— Activity —
Transcribe the data exactly, stopping after the "localparam logic [15:0] HRAM_START" line.
BEGIN Given records
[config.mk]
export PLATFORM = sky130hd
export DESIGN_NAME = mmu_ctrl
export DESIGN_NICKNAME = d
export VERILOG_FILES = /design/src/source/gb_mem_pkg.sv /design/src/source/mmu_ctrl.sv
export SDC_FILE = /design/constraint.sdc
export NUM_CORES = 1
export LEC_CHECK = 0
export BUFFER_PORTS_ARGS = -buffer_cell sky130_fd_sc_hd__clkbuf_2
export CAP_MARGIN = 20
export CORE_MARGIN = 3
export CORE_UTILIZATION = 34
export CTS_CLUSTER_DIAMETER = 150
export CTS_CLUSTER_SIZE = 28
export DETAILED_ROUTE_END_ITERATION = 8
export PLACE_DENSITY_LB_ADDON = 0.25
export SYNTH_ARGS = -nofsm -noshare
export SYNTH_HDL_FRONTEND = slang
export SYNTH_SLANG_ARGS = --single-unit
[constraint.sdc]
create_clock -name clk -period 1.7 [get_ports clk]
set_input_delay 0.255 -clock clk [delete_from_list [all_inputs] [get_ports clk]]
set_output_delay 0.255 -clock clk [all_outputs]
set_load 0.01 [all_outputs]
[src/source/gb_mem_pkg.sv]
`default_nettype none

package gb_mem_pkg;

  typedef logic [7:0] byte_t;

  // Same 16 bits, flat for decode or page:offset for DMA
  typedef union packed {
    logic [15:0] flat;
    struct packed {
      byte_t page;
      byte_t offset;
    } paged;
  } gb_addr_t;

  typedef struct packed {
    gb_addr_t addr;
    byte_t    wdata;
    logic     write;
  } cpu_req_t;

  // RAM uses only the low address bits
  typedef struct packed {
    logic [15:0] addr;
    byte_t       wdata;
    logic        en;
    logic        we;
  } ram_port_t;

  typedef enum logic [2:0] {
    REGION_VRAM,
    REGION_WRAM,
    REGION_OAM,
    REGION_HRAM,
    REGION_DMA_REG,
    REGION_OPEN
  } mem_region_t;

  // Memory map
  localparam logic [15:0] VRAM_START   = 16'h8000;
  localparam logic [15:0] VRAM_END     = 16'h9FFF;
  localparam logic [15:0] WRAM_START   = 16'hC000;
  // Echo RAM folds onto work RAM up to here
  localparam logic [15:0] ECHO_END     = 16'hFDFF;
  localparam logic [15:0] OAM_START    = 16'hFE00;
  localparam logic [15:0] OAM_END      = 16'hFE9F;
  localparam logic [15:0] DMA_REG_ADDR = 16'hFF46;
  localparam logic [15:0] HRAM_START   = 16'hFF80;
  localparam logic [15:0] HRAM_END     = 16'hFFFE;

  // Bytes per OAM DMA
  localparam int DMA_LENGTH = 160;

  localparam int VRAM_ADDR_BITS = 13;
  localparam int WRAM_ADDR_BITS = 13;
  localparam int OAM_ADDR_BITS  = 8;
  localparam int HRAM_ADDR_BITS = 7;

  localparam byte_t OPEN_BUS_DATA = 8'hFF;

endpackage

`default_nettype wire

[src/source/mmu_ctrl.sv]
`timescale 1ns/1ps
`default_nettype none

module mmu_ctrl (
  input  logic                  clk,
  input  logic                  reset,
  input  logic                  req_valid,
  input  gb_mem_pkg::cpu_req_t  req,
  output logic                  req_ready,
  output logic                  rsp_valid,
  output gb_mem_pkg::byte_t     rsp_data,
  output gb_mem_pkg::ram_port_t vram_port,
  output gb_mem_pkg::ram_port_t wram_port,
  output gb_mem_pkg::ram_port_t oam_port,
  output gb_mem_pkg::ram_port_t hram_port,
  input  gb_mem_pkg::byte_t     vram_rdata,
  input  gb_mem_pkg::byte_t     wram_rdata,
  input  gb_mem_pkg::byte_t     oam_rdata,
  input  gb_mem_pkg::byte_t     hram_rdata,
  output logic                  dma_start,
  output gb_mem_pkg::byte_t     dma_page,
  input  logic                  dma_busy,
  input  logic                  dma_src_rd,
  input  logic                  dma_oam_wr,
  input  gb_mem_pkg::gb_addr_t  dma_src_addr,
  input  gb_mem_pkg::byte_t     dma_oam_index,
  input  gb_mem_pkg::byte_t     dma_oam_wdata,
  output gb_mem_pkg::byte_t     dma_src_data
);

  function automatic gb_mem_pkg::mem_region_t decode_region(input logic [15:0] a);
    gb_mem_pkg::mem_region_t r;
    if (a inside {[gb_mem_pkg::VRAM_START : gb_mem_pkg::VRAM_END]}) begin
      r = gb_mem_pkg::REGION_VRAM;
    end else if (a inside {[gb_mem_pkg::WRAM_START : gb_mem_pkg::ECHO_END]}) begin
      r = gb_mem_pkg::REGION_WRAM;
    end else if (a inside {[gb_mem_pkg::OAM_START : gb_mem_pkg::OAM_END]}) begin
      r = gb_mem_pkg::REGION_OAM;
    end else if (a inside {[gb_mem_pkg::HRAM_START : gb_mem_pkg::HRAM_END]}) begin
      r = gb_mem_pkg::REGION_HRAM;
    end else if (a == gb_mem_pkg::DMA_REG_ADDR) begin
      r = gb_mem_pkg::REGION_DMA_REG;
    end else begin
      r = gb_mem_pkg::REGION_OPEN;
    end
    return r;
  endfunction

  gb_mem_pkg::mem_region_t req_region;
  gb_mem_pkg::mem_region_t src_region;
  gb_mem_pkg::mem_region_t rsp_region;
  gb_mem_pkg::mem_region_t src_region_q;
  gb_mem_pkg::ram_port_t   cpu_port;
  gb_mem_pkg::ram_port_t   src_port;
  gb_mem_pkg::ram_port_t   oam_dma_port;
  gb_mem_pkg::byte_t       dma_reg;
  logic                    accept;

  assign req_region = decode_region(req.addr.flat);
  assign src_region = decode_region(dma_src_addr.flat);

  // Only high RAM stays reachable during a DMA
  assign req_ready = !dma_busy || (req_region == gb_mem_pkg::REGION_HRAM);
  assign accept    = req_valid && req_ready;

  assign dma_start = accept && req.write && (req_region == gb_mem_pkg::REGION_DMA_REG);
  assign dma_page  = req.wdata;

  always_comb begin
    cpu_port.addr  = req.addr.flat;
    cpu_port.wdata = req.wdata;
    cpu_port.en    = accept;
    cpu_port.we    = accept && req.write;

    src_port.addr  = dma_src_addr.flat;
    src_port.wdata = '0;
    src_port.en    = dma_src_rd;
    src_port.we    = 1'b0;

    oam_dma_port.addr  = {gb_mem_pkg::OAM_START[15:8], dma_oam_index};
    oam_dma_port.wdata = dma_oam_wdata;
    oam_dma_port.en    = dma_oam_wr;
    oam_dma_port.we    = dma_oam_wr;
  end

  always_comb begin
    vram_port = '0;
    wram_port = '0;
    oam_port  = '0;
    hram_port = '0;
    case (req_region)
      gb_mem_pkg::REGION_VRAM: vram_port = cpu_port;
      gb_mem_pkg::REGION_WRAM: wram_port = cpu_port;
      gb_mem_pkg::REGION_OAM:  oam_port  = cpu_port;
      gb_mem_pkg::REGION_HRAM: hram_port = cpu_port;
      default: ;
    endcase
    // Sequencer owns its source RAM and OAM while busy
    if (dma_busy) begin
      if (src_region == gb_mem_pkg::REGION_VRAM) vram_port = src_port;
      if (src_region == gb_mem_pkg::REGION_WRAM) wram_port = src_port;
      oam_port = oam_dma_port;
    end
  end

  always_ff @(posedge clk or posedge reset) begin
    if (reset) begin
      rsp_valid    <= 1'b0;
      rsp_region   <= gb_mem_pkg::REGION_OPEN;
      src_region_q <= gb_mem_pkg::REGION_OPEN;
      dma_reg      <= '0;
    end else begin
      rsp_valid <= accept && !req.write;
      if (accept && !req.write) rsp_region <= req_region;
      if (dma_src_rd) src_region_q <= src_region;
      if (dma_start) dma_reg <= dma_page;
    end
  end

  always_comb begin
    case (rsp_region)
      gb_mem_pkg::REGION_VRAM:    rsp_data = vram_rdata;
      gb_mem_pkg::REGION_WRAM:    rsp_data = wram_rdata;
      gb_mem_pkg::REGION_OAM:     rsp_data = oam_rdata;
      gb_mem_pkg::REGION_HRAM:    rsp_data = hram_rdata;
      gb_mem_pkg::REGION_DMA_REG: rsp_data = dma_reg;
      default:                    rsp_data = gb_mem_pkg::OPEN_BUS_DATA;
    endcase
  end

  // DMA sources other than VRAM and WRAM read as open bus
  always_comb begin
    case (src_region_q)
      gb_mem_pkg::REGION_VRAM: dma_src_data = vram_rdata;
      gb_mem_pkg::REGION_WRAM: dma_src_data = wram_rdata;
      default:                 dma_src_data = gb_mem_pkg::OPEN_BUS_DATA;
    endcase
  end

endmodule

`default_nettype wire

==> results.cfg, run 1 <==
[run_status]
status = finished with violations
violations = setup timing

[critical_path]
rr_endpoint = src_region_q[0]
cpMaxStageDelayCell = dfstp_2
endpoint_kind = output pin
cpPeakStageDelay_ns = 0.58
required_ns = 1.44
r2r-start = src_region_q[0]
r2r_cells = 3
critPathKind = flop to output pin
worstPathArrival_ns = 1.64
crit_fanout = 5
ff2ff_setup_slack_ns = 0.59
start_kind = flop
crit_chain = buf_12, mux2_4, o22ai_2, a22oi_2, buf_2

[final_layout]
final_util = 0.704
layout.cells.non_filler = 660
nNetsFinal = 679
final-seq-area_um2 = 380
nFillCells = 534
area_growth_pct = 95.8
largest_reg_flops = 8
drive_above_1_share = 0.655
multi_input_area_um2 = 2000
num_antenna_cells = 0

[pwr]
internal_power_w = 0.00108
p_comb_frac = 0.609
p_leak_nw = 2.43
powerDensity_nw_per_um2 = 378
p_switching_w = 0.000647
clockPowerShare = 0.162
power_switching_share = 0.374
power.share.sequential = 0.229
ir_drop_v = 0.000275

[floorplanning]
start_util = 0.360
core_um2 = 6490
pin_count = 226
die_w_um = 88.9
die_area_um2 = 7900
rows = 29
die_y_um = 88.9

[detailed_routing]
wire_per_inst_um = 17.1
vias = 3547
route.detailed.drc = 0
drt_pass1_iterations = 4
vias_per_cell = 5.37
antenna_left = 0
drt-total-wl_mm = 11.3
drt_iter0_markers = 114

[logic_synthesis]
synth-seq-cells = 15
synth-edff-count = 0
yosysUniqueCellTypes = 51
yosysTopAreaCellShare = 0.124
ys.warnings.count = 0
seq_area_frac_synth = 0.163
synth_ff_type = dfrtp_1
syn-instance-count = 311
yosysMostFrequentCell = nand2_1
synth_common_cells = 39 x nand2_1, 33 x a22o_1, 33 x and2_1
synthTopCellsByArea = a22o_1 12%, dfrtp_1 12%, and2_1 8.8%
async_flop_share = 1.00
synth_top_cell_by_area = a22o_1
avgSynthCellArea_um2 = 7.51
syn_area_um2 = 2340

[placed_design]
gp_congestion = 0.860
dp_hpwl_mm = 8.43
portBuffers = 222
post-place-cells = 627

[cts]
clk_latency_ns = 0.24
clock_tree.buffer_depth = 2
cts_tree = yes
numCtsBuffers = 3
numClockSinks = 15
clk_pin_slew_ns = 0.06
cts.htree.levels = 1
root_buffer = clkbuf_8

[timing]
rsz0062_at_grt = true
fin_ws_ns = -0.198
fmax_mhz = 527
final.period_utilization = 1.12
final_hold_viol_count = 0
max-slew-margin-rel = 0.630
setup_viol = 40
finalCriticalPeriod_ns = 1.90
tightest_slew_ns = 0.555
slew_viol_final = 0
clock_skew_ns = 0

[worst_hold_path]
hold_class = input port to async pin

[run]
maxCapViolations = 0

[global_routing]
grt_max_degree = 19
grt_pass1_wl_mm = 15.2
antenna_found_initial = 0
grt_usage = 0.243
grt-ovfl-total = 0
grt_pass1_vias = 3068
END Given records
— Exercise answer —
[config.mk]
export PLATFORM = sky130hd
export DESIGN_NAME = mmu_ctrl
export DESIGN_NICKNAME = d
export VERILOG_FILES = /design/src/source/gb_mem_pkg.sv /design/src/source/mmu_ctrl.sv
export SDC_FILE = /design/constraint.sdc
export NUM_CORES = 1
export LEC_CHECK = 0
export BUFFER_PORTS_ARGS = -buffer_cell sky130_fd_sc_hd__clkbuf_2
export CAP_MARGIN = 20
export CORE_MARGIN = 3
export CORE_UTILIZATION = 34
export CTS_CLUSTER_DIAMETER = 150
export CTS_CLUSTER_SIZE = 28
export DETAILED_ROUTE_END_ITERATION = 8
export PLACE_DENSITY_LB_ADDON = 0.25
export SYNTH_ARGS = -nofsm -noshare
export SYNTH_HDL_FRONTEND = slang
export SYNTH_SLANG_ARGS = --single-unit
[constraint.sdc]
create_clock -name clk -period 1.7 [get_ports clk]
set_input_delay 0.255 -clock clk [delete_from_list [all_inputs] [get_ports clk]]
set_output_delay 0.255 -clock clk [all_outputs]
set_load 0.01 [all_outputs]
[src/source/gb_mem_pkg.sv]
`default_nettype none

package gb_mem_pkg;

  typedef logic [7:0] byte_t;

  // Same 16 bits, flat for decode or page:offset for DMA
  typedef union packed {
    logic [15:0] flat;
    struct packed {
      byte_t page;
      byte_t offset;
    } paged;
  } gb_addr_t;

  typedef struct packed {
    gb_addr_t addr;
    byte_t    wdata;
    logic     write;
  } cpu_req_t;

  // RAM uses only the low address bits
  typedef struct packed {
    logic [15:0] addr;
    byte_t       wdata;
    logic        en;
    logic        we;
  } ram_port_t;

  typedef enum logic [2:0] {
    REGION_VRAM,
    REGION_WRAM,
    REGION_OAM,
    REGION_HRAM,
    REGION_DMA_REG,
    REGION_OPEN
  } mem_region_t;

  // Memory map
  localparam logic [15:0] VRAM_START   = 16'h8000;
  localparam logic [15:0] VRAM_END     = 16'h9FFF;
  localparam logic [15:0] WRAM_START   = 16'hC000;
  // Echo RAM folds onto work RAM up to here
  localparam logic [15:0] ECHO_END     = 16'hFDFF;
  localparam logic [15:0] OAM_START    = 16'hFE00;
  localparam logic [15:0] OAM_END      = 16'hFE9F;
  localparam logic [15:0] DMA_REG_ADDR = 16'hFF46;
  localparam logic [15:0] HRAM_START   = 16'hFF80;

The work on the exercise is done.